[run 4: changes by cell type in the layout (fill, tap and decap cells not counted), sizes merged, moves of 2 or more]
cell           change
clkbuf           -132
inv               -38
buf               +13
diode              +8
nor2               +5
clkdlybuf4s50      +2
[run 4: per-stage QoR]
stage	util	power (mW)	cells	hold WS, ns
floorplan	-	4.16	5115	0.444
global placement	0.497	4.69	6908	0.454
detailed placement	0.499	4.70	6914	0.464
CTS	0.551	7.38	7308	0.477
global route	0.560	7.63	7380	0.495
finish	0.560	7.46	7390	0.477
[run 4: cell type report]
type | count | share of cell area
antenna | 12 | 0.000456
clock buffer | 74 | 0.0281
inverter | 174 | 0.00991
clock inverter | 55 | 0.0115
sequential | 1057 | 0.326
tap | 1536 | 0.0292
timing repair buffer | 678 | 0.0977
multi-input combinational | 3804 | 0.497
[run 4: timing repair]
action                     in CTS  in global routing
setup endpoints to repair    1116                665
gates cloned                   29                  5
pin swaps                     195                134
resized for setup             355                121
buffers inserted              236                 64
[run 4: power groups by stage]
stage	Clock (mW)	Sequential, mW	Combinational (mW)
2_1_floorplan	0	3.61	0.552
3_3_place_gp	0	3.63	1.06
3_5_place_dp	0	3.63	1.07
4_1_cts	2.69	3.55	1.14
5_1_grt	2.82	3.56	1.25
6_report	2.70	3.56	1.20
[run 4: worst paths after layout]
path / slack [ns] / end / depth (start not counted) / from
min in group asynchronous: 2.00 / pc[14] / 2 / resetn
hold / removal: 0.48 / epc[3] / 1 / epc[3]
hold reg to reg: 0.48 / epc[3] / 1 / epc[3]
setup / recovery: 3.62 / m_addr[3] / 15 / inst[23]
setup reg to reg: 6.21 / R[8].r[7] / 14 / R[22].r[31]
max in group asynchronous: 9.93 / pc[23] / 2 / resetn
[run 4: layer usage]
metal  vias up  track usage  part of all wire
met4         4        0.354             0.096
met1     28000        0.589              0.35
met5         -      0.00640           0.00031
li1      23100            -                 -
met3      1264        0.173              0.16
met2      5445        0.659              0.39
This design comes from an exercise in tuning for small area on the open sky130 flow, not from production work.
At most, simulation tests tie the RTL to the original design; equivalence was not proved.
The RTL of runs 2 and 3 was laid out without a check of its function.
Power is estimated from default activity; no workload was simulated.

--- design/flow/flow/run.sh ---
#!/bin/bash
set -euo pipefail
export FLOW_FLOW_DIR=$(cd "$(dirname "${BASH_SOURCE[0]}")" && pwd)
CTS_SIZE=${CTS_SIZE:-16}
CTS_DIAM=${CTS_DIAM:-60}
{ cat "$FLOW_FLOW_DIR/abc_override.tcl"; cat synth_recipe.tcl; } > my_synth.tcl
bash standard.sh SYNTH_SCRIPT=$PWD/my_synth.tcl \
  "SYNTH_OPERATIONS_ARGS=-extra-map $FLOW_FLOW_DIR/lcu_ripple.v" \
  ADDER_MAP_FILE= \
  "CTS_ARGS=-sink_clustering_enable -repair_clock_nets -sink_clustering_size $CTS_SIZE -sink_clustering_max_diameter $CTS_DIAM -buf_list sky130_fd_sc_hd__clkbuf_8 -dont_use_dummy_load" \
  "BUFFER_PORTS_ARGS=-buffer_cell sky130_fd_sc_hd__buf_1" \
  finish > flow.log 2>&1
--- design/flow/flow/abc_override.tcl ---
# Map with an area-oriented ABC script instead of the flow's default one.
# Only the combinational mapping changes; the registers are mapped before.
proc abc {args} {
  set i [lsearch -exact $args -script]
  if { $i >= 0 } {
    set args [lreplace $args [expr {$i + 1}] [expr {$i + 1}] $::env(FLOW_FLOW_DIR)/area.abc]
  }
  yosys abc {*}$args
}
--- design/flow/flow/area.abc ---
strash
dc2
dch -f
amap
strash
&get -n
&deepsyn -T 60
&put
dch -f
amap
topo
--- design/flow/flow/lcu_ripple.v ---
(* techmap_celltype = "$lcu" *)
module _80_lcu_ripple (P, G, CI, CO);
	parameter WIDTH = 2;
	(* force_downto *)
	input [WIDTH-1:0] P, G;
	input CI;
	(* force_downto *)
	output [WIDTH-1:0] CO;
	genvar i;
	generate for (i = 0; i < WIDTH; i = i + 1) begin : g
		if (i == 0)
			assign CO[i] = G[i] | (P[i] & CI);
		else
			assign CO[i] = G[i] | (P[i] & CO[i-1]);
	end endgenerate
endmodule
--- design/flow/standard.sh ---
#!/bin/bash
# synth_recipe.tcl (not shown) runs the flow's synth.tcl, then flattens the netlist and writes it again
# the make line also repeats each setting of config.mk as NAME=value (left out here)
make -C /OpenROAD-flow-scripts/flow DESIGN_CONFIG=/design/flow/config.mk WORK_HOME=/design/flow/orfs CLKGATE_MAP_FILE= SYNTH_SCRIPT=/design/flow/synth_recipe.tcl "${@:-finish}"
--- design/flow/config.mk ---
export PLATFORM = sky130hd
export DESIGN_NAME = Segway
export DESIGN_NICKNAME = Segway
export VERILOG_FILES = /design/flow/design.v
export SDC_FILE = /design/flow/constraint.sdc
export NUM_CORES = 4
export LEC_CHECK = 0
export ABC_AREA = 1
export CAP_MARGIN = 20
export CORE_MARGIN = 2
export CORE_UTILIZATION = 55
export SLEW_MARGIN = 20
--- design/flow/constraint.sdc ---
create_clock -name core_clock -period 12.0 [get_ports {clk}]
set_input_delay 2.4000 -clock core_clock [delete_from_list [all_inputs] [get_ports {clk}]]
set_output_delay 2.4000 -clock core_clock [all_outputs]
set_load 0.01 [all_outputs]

## WHAT YOU HAVE TO DO
Report the number of lines in the records above that include "inverter", leaving out any other words.

## REPLY TO THE TASK
2